On Kodiak Island about 320km northeast of the epicentre, the local high school and the Catholic church opened their doors for evacuees and the school parking lot was declared a safe zone, with some people staying in their cars with pets until it was safe to go home.
"No reports of any damage," said Kodiak police Sergeant Mike Sorter. "No injuries were reported. Everything is nominal."
Gerry Cobban Knagin took video of the parking lot scene at Kodiak Aleutian Regional High School, where 300 or 400 other people were sheltering.
By today, she was ready to take part in a hike in Kodiak.
"We adjust quickly here. Life is back to normal," she said in a Facebook message before heading out to Pyramid Mountain with friends.
Officials at the National Tsunami Warning Centre in Palmer, Alaska, began calling off the tsunami advisories and warnings after a wave of less than 30cm was recorded in the community of Sand Point.
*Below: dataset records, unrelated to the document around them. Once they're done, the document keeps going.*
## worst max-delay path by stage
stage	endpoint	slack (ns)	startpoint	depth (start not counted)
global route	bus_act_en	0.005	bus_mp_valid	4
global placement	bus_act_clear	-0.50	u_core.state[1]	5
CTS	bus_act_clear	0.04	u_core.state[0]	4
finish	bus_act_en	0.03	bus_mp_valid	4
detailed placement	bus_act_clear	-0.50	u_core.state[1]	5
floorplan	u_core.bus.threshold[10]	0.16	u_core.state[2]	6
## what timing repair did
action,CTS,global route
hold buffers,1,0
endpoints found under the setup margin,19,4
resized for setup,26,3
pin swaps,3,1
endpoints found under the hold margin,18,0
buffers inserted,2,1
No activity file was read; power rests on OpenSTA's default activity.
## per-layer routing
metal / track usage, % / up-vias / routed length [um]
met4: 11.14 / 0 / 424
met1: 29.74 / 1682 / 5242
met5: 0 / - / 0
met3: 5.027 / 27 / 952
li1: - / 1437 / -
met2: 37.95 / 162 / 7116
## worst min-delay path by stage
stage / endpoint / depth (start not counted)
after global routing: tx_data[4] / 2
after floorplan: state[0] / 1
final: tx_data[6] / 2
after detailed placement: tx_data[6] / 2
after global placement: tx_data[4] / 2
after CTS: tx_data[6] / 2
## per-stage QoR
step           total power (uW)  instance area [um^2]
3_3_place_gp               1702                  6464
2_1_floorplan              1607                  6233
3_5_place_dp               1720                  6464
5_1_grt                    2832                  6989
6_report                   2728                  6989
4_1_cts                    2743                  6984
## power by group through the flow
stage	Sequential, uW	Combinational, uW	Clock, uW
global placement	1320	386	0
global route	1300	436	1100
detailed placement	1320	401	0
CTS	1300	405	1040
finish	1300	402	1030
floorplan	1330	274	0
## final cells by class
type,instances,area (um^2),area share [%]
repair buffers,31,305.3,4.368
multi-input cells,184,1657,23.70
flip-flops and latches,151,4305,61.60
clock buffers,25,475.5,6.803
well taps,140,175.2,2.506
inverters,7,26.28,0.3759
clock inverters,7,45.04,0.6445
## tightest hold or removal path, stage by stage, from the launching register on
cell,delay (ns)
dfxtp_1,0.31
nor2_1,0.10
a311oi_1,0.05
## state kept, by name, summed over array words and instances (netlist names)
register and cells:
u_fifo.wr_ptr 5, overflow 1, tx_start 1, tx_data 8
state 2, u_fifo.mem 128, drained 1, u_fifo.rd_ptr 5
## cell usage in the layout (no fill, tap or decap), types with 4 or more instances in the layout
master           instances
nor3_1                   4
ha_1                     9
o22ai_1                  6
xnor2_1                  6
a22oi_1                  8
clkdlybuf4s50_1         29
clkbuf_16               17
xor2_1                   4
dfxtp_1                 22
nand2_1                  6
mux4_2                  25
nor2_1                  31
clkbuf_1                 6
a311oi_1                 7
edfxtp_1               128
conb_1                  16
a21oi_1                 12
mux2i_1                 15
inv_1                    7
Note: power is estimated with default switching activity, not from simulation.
<file path="config.mk">
export PLATFORM = sky130hd
export DESIGN_NAME = pipe_elastic_stage
export DESIGN_NICKNAME = d
export VERILOG_FILES = /design/src/rtl/core_pipe_pkg.sv /design/src/rtl/pipe_elastic_stage.sv
export SDC_FILE = /design/constraint.sdc
export NUM_CORES = 1
export LEC_CHECK = 0
export ABC_AREA = 0
export CORE_MARGIN = 2
export CORE_UTILIZATION = 52
export DETAILED_ROUTE_END_ITERATION = 8
export HOLD_SLACK_MARGIN = 0.03
export PLACE_DENSITY = 0.81
export SETUP_SLACK_MARGIN = 0.05
export SLEW_MARGIN = 25
export SYNTH_ARGS = -nofsm -noshare
export SYNTH_HDL_FRONTEND = slang
export SYNTH_SLANG_ARGS = --single-unit
export TNS_END_PERCENT = 100
</file>
<file path="constraint.sdc">
create_clock -name clk -period 12.85 [get_ports clk]
set_clock_uncertainty 0.05 [all_clocks]
set_input_delay 3.855 -clock clk [delete_from_list [all_inputs] [get_ports clk]]
set_output_delay 3.855 -clock clk [all_outputs]
set_load 0.02 [all_outputs]
</file>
"I might have expected a little bit more water, but I'm happy that there wasn't," said David Hale, the senior duty scientist at the tsunami centre.
The quake was more powerful than the magnitude 7.1 earthquake that caused damage in the Anchorage area in November 2018.
"This earthquake released about 15 times as much energy as that earthquake, said West.
More than a dozen aftershocks of magnitude 4.0 or higher were reported immediately after the earthquake.
"We got people here who are going be working all night," West said. "These aftershocks will go and go and go and go."
The earthquake happened in the so-called Alaska-Aleutian Trench, where a magnitude 9.2 quake in 1964 occurred.
That remains the second most powerful earthquake ever recorded globally. The temblor and ensuing tsunami caused widespread damage and killed 131 people, some as far away as Oregon and California.
Alaska is the most actively seismic US state. Nearly 25,000 earthquakes have been recorded in Alaska since January 1.